Look through the data below, tally the lines where "intra" occurs, and write the total alone.
**** AVAILABLE RECORDS ****
$ cat src/rtl/issue_ctrl.sv
// In-order dual-issue control with a register scoreboard.
// Accepts decode slots against busy registers, busy units and intra-pair conflicts.
module issue_ctrl #(
   parameter int FRONTEND_WIDTH = 2,
   parameter int NB_UNIT        = 6,
   parameter int NB_REGS        = 5
) (
   input  logic                              clk,
   input  logic                              rst,
   input  logic [FRONTEND_WIDTH-1:0]         dec_valid_i,
   input  logic [FRONTEND_WIDTH*NB_UNIT-1:0] dec_unit_i,
   input  logic [FRONTEND_WIDTH*NB_REGS-1:0] dec_rs1_i,
   input  logic [FRONTEND_WIDTH*NB_REGS-1:0] dec_rs2_i,
   input  logic [FRONTEND_WIDTH*NB_REGS-1:0] dec_rd_i,
   input  logic [FRONTEND_WIDTH-1:0]         dec_rs1_v_i,
   input  logic [FRONTEND_WIDTH-1:0]         dec_rs2_v_i,
   input  logic [FRONTEND_WIDTH-1:0]         dec_rd_v_i,
   output logic [FRONTEND_WIDTH-1:0]         dec_accept_o,
   input  logic [NB_UNIT-1:0]                unit_busy_i,
   input  logic [1:0]                        wb_valid_i,
   input  logic [2*NB_REGS-1:0]              wb_rd_i,
   input  logic                              flush_i,
   output logic [FRONTEND_WIDTH-1:0]         iss_valid_o,
   output logic [FRONTEND_WIDTH*NB_UNIT-1:0] iss_unit_o,
   output logic [FRONTEND_WIDTH*NB_REGS-1:0] iss_rd_o,
   output logic [31:0]                       sb_stall_cnt_o
);

   localparam int FW = FRONTEND_WIDTH;
   localparam logic [NB_UNIT-1:0] ALU_M = NB_UNIT'(1);

   logic [NB_UNIT-1:0] unit_w [FW];
   logic [NB_REGS-1:0] rs1_w  [FW];
   logic [NB_REGS-1:0] rs2_w  [FW];
   logic [NB_REGS-1:0] rd_w   [FW];
   logic [FW-1:0]      hz;
   logic [FW-1:0]      ubusy;
   logic [FW-1:0]      acc;

   logic [31:0] busy_q, busy_d;
   logic [31:0] wb_clr, eff_busy;
   logic [FW-1:0]         iss_valid_q, iss_valid_d;
   logic [FW*NB_UNIT-1:0] iss_unit_q, iss_unit_d;
   logic [FW*NB_REGS-1:0] iss_rd_q, iss_rd_d;
   logic [31:0] stall_cnt_q, stall_cnt_d;
   logic        chain_ok;
   logic        pair_blk;

   for (genvar g = 0; g < FW; g++) begin : g_slot
      assign unit_w[g] = dec_unit_i[g*NB_UNIT +: NB_UNIT];
      assign rs1_w[g]  = dec_rs1_i[g*NB_REGS +: NB_REGS];
      assign rs2_w[g]  = dec_rs2_i[g*NB_REGS +: NB_REGS];
      assign rd_w[g]   = dec_rd_i[g*NB_REGS +: NB_REGS];
      assign hz[g] = (dec_rs1_v_i[g] & eff_busy[rs1_w[g]])
                   | (dec_rs2_v_i[g] & eff_busy[rs2_w[g]])
                   | (dec_rd_v_i[g]  & eff_busy[rd_w[g]]);
      assign ubusy[g] = |(unit_w[g] & unit_busy_i);
   end

   // Same-cycle writebacks release their registers before hazard checks
   always_comb begin
      wb_clr = '0;
      for (int p = 0; p < 2; p++)
         if (wb_valid_i[p])
            wb_clr[wb_rd_i[p*NB_REGS +: NB_REGS]] = 1'b1;
   end

   assign eff_busy = busy_q & ~wb_clr;

   // In-order accept chain with intra-group RAW/WAW and unit conflicts
   always_comb begin
      acc      = '0;
      chain_ok = ~rst & ~flush_i;
      pair_blk = 1'b0;
      for (int i = 0; i < FW; i++) begin
         pair_blk = 1'b0;
         for (int j = 0; j < i; j++) begin
            if (dec_rd_v_i[j] && rd_w[j] != '0 &&
                ((dec_rs1_v_i[i] && rs1_w[i] == rd_w[j]) ||
                 (dec_rs2_v_i[i] && rs2_w[i] == rd_w[j]) ||
                 (dec_rd_v_i[i]  && rd_w[i]  == rd_w[j])))
               pair_blk = 1'b1;
            if (|(unit_w[i] & unit_w[j] & ~ALU_M))
               pair_blk = 1'b1;
         end
         chain_ok = chain_ok & dec_valid_i[i] & ~hz[i]
                  & ~ubusy[i] & ~pair_blk;
         acc[i] = chain_ok;
      end
   end

   // Scoreboard next state: clear on writeback, set on accept, flush wipes
   always_comb begin
      busy_d = eff_busy;
      for (int i = 0; i < FW; i++)
         if (acc[i] && dec_rd_v_i[i])
            busy_d[rd_w[i]] = 1'b1;
      busy_d[0] = 1'b0;
      if (flush_i)
         busy_d = '0;
   end

   // Issue registers capture accepted slots, stall counter saturates
   always_comb begin
      iss_valid_d = acc;
      iss_unit_d  = iss_unit_q;
      iss_rd_d    = iss_rd_q;
      for (int i = 0; i < FW; i++)
         if (acc[i]) begin
            iss_unit_d[i*NB_UNIT +: NB_UNIT] = unit_w[i];
            iss_rd_d[i*NB_REGS +: NB_REGS]   = rd_w[i];
         end
      stall_cnt_d = stall_cnt_q;
      if (dec_valid_i[0] && hz[0] && !flush_i && stall_cnt_q != '1)
         stall_cnt_d = stall_cnt_q + 32'd1;
   end

   // State registers with synchronous reset
   always_ff @(posedge clk) begin
      if (rst) begin
         busy_q      <= '0;
         iss_valid_q <= '0;
         iss_unit_q  <= '0;
         iss_rd_q    <= '0;
         stall_cnt_q <= '0;
      end else begin
         busy_q      <= busy_d;
         iss_valid_q <= iss_valid_d;
         iss_unit_q  <= iss_unit_d;
         iss_rd_q    <= iss_rd_d;
         stall_cnt_q <= stall_cnt_d;
      end
   end

   assign dec_accept_o   = acc;
   assign iss_valid_o    = iss_valid_q;
   assign iss_unit_o     = iss_unit_q;
   assign iss_rd_o       = iss_rd_q;
   assign sb_stall_cnt_o = stall_cnt_q;

endmodule

$ cat config.mk
export PLATFORM = sky130hd
export DESIGN_NAME = issue_ctrl
export DESIGN_NICKNAME = d
export VERILOG_FILES = /design/src/rtl/issue_ctrl.sv
export SDC_FILE = /design/constraint.sdc
export NUM_CORES = 1
export LEC_CHECK = 0
export BUFFER_PORTS_ARGS = -buffer_cell sky130_fd_sc_hd__buf_4
export CORE_MARGIN = 2
export CORE_UTILIZATION = 58
export CTS_BUF_LIST = sky130_fd_sc_hd__clkbuf_16
export DETAILED_ROUTE_END_ITERATION = 10
export PLACE_DENSITY = 0.81
export SLEW_MARGIN = 20
export SYNTH_ARGS = -nofsm -noshare
export SYNTH_HDL_FRONTEND = slang
export SYNTH_SLANG_ARGS = --single-unit
export TNS_END_PERCENT = 100
$ cat constraint.sdc
create_clock -name clk -period 3.05 [get_ports clk]
set_input_delay 0.1525 -clock clk [delete_from_list [all_inputs] [get_ports clk]]
set_output_delay 0.1525 -clock clk [all_outputs]
set_load 0.1 [all_outputs]
# After elaboration in Yosys (flattened, before gate mapping)
# Cells that the tools add are included.
op_classes:
  addsub: 1
  multipliers: 0
  div_mod_pow: 0
  order_cmp: 12
  eq_ne: 4
  shifts: 0
  n_mux: 26
  n_bitwise: 33
  n_reduce_logical: 22
ops:
  columns: ["cell", "count"]
  rows:
  - ["$mux W32", 4]
  - ["$or A32 B32 Y32", 3]
  - ["$lt A5 B6 Y1 const B", 8]
  - ["$add A32 B1 Y32 const B", 1]
  - ["$and A32 B32 Y32", 1]
  - ["$ne A32 B32 Y1 const B", 1]
  - ["$not A32 Y32", 1]
  - ["$bmux W1 S5", 6]
  - ["$demux W1 S5", 4]
  - ["$ge A5 B1 Y1 const B", 4]
  - ["$and A6 B6 Y6", 3]
  - ["$eq A5 B5 Y1", 3]
  - ["$and A1 B1 Y1", 14]
  - ["$logic_and A1 B1 Y1", 14]
  - ["$mux W1", 12]
  - ["$reduce_or A6 Y1", 2]
  - ["$not A1 Y1", 7]
  - ["$reduce_bool A5 Y1", 1]
  - ["$reduce_or A5 Y1", 1]
  - ["$or A1 B1 Y1", 4]
  - ["$logic_or A1 B1 Y1", 2]
  - ["$reduce_or A2 Y1", 1]
  - ["$logic_not A1 Y1", 1]
totals:
  regBits: 88
  latch_bits: 0
  mem_bits_rw: 0
  romBits: 0
  input_bits: 71
  elab_cells: 106
  memories: 0

# Longest topological paths before layout
depth:
  ltp_word: 23
  depth_mapped: 14
  mapped_depth_nobuf: 9

# Worst setup path before layout
# OpenSTA, ideal clock, no wires.
synth_path:
  kind: "in2out"
  startpoint: "input port wb_valid_i[0]"
  endpoint: "output port dec_accept_o[0]"
  arrival_ns: 3.504
  t_required_ns: 2.897
  path_slack_ns: -0.606
  path_stages: 10
  n_path_buf: 2
  path_cell_list: "buf_2 or4b_1 o221ai_2 nor2_1 a2111o_1 a32o_1 nand4_1 o211ai_1 clkbuf_1 nor2_1"
synth_between:
  elab_chain_cells: 13
  word_cells_on_any_way: 19
  classes_between: "8 x mux; 11 x bitwise"
synth_lines:
  columns: ["item", "line", "rtl"]
  rows:
  - ["start, declared", "20", "input logic [1:0] wb_valid_i,"]
  - ["$mux W32 *", "64", "if (wb_valid_i[p])"]
  - ["$or A32 B32 Y32 (no line)", null, null]
  - ["$mux W32 *", "64", null]
  - ["$not A32 Y32 *", "68", "assign eff_busy = busy_q & ~wb_clr;"]
  - ["$and A32 B32 Y32 *", "68", null]
  - ["$bmux W1 S5, on equally long branches", "54, 55", null]
  - ["$mux W1, on equally long branches", "54, 55", null]
  - ["$and A1 B1 Y1, on equally long branches", "54, 55", null]
  - ["$or A1 B1 Y1", "55", "| (dec_rs2_v_i[g] & eff_busy[rs2_w[g]])"]
  - ["$or A1 B1 Y1 *", "56", "| (dec_rd_v_i[g] & eff_busy[rd_w[g]]);"]
  - ["$not A1 Y1 *", "86", "chain_ok = chain_ok & dec_valid_i[i] & ~hz[i]"]
  - ["$and A1 B1 Y1 *", "86", null]
  - ["$and A1 B1 Y1 *", "87", "& ~ubusy[i] & ~pair_blk;"]
  - ["end, declared", "18", "output logic [FRONTEND_WIDTH-1:0] dec_accept_o,"]
# Every way passes the cells marked *; elsewhere a longest branch is shown, timed or not. The select of a mux whose other input is x is not followed.

# Worst setup path after layout
layout_path:
  startpoint: "input port wb_rd_i[7]"
  endpoint: "output port dec_accept_o[1]"
layout_between:
  elab_chain_cells: 20
  word_cells_on_any_way: 39
  classes_between: "2 x order compare; 15 x mux; 21 x bitwise; 1 x reduce/logical"
layout_lines:
  columns: ["item", "line", "rtl"]
  rows:
  - ["start, declared", "21", "input logic [2*NB_REGS-1:0] wb_rd_i,"]
  - ["$lt A5 B6 Y1 (implied by the code) / $ge A5 B1 Y1 (equally long branches)", "65", "wb_clr[wb_rd_i[p*NB_REGS +: NB_REGS]] = 1'b1;"]
  - ["$logic_and A1 B1 Y1 (implied by the code)", "65", null]
  - ["$mux W1 (implied by the code)", "65", null]
  - ["$demux W1 S5 *", "65", null]
  - ["$or A32 B32 Y32 (no line) *", null, null]
  - ["$mux W32 *", "64", null]
  - ["$not A32 Y32 *", "68", null]
  - ["$and A32 B32 Y32 *", "68", null]
  - ["(+3 left out)", null, null]
  - ["$or A1 B1 Y1", "55", null]
  - ["$or A1 B1 Y1", "56", null]
  - ["$not A1 Y1", "86", null]
  - ["$and A1 B1 Y1", "86", null]
  - ["$and A1 B1 Y1", "87", null]
  - ["$and A1 B1 Y1", "86", null]
  - ["$and A1 B1 Y1 *", "86", null]
  - ["$and A1 B1 Y1 * (2 in series)", "87", null]
# Marks and branches as above.

==> flow_metrics.py <==
metrics = {
    "floorplanning": {
        "core_um2": 12100,
        "pin_count": 129,
        "die_height_um": 116,
        "core.rowCount": 40,
        "die_w_um": 116,
        "initial_core_util_pct": 59.8,
        "die-area_um2": 13400,
    },
    "min_path": {
        "hold_class": "input port to flip-flop",
        "hold_path_startpoint": "dec_unit_i[0]",
        "min_to": "iss_unit_o[0]",
        "hold_depth": 3,
    },
    "route": {
        "routed_wl_um": 31700,
        "routed-via-count": 9610,
        "initialDrtViolationCount": 1647,
        "detail_route.drc_violations": 0,
        "ant_nets": 0,
        "firstDrtPassIters": 9,
        "wl_per_cell_um": 23.2,
        "viasPerCell": 7.05,
    },
    "setup_path": {
        "slowest_delay_ns": 0.41,
        "critPathBufInv": 6,
        "r2r_end": "busy_q[31]",
        "r2r_slack_ns": 0.12,
        "ff2ff_path_depth": 11,
        "cp-end-kind": "output port",
        "cp_max_fo": 8,
        "critical_path.top_delay_family": "buffers and inverters",
        "crit_slowest_cell": "a311o_1",
        "criticalPathCategory": "input port to output port",
        "start_kind": "input port",
        "required_ns": 2.90,
        "reg2reg_from": "busy_q[31]",
        "worstPathArrival_ns": 2.94,
        "cp_common_cell": "buf_4",
        "crit_chain": "buf_4 > nand4b_1 > buf_4 > o221ai_1 > buf_4 > mux4_2 > nand2b_1 > a311o_1 > nor4_4 > nand3_2 > buf_12 > inv_1 > buf_12",
    },
    "synthesis": {
        "async_flop_share_pct": 0,
        "syn-instance-count": 999,
        "synth_area_leaders": "dfxtp_1 24%, a21oi_1 5.9%, o31ai_1 5.2%, nor2_1 4.8%, nand2_1 4.2%",
        "synth-edff-count": 0,
        "yosysTopAreaCellShare_pct": 24.0,
        "syn_avg_cell_area_um2": 7.25,
        "synth_cell_types": 70,
        "synth_seq_area_share_pct": 24.0,
        "synth_ff_type": "dfxtp_1",
        "synthesis.area_um2": 7240,
        "syn_nets": 1071,
        "yosysWarnings": 0,
        "synth_area_leader_cell": "dfxtp_1",
        "ys_ff_latch": 87,
    },
    "timing": {
        "fmax_mhz": 324,
        "fin_crit_ns": 3.09,
        "setup_slack_ns": -0.0395,
        "holdWs_ns": 0.0799,
        "maxSlewHeadroom_pct": 45.1,
        "tightest_slew_ns": 0.823,
        "fin_skew_ns": 0.00736,
        "drv_slew": 0,
        "fin_crit_sh_pct": 101,
        "setup_viol": 1,
        "hold_viol": 0,
    },
    "power_and_ir_drop": {
        "leakagePower_nw": 3.45,
        "powerDensity_nw_per_um2": 306,
        "power_frac_comb_pct": 24.3,
        "p_int_mw": 2.06,
        "p_switching_uw": 952,
        "p_sw_share_pct": 31.6,
        "seq_power_share_pct": 37.7,
        "clkPwrFrac_pct": 38.0,
        "vdd_ir_drop_max_uv": 391,
    },
    "cts": {
        "ctsHoldBuffers": 0,
        "clkLatencyLatePin_ns": 0.34,
        "clk_pin_slew_ns": 0.07,
        "clk_path_buf_depth": 2,
        "cts_buffers": 9,
        "cts.root.buffer_cell": "clkbuf_16",
        "cts-htree-levels": 3,
        "cts_tree": "done",
        "clock_sinks": 87,
    },
    "cells_and_area": {
        "layout-drive-gt1-share_pct": 31.3,
        "multi_input_area_um2": 5290,
        "area_growth_pct": 35.5,
        "finish.utilization_pct": 81.1,
        "nNetsFinal": 1263,
        "fillCellCount": 859,
        "antenna_cells": 0,
        "regArea_um2": 1790,
    },
    "status": {
        "status": "finished, violations left",
        "violations": "negative setup slack",
    },
    "placed_design": {
        "hpwl_um": 22000,
        "globalplace.congestion": 1.12,
        "port_buffers": 128,
        "dp_slack_ns": -0.212,
    },
    "global_routing": {
        "grt_max_degree": 62,
        "antenna_found_initial": 0,
        "grt_usage_pct": 45.2,
        "grt_overflow": 0,
        "grt_pass1_wl_um": 46900,
        "grt_pass1_vias": 8633,
    },
    "flow_run": {
        "drv_cap": 0,
    },
}
[cell families after synthesis]
kind of cell | after synthesis | synth area share [%]
xor+xnor | 15 | 1.81
mux | 30 | 5.49
fa+ha+maj | 1 | 0.173
simple gates | 454 | 33.2
flops | 87 | 24.0
compound gates | 310 | 29.4
buf+inv | 102 | 5.85
[routing by layer]
metal  global-route usage (%)  up-vias  share of wire, %
met1                     57.0     4361                35
li1                         -     4243                 -
met3                     11.1      197                14
met2                     69.3      809                43
met4                     28.6        0               7.6
met5                        0        -                 0
[timing repair]
item | 4_1_cts | 5_1_grt
gates cloned | 0 | 0
setup endpoints to repair | 2 | 39
gates resized for setup | 11 | 42
pin swaps | 1 | 16
setup buffers | 2 | 10
[cell type report]
type / count / area share, %
Multi-Input combinational cell: 810 / 53.9
Timing Repair Buffer: 269 / 22.1
Sequential cell: 87 / 18.2
Clock buffer: 9 / 2.29
Tap cell: 168 / 2.14
Clock inverter: 7 / 0.803
Inverter: 14 / 0.535
[flip-flops by register name, summed over array words and instances, names as in the netlist]
register	flops
busy_q	31
iss_rd_o	10
iss_unit_o	12
iss_valid_o	2
sb_stall_cnt_o	32
[cells in the mapped netlist (all sizes together), types with 19 or more instances]
library cell,instances
o21ai,50
nor2,93
dfxtp,87
nor3,44
o31ai,50
a21oi,86
o221ai,37
or4,21
nand2,82
nand4,32
nand3,60
buf,27
clkbuf,61
nor2b,19
[stage by stage]
step,setup TNS [ns],power [mW],area [um2],std cells
4_1_cts,0,2.95,9540,1354
3_3_place_gp,-1.00,1.83,9180,1336
5_1_grt,-0.143,3.08,9820,1364
3_5_place_dp,-2.34,1.83,9180,1336
2_1_floorplan,0,1.55,7290,999
6_report,-0.0395,3.01,9820,1364
[cell usage in the layout, fill, tap and decap left out, drive strengths merged, types with 37 or more instances in the layout]
cell type	n
a21oi	86
buf	269
dfxtp	87
nand2	82
nand3	60
nor2	93
nor3	44
o21ai	50
o221ai	37
o31ai	50
[power groups by stage]
stage | registers [mW] | logic [mW] | clock network, mW
2_1_floorplan | 1.18 | 0.372 | 0
3_3_place_gp | 1.16 | 0.664 | 0
3_5_place_dp | 1.16 | 0.672 | 0
4_1_cts | 1.14 | 0.680 | 1.14
5_1_grt | 1.13 | 0.768 | 1.17
6_report | 1.13 | 0.730 | 1.14
[worst max path at each step]
stage	cells past startpoint	slack [ns]	startpoint	end
after global placement	13	-0.10	wb_rd_i[5]	dec_accept_o[1]
after detailed placement	12	-0.21	wb_rd_i[2]	sb_stall_cnt_o[11]
after CTS	11	0.009	wb_rd_i[2]	dec_accept_o[0]
after global routing	13	-0.07	wb_rd_i[8]	dec_accept_o[1]
after floorplan	13	0.06	wb_valid_i[0]	dec_accept_o[1]
final	13	-0.04	wb_rd_i[7]	dec_accept_o[1]
[worst reg2reg max path, delay by kind of cell, from the launching register on]
family          cells  cell delay (ns)
flops               1             0.50
compound gates      3             0.45
simple gates        4             1.20
buf+inv             4             0.65
(Power assumes the default switching activity.)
****
**OUTPUT FOR THIS TASK:** 2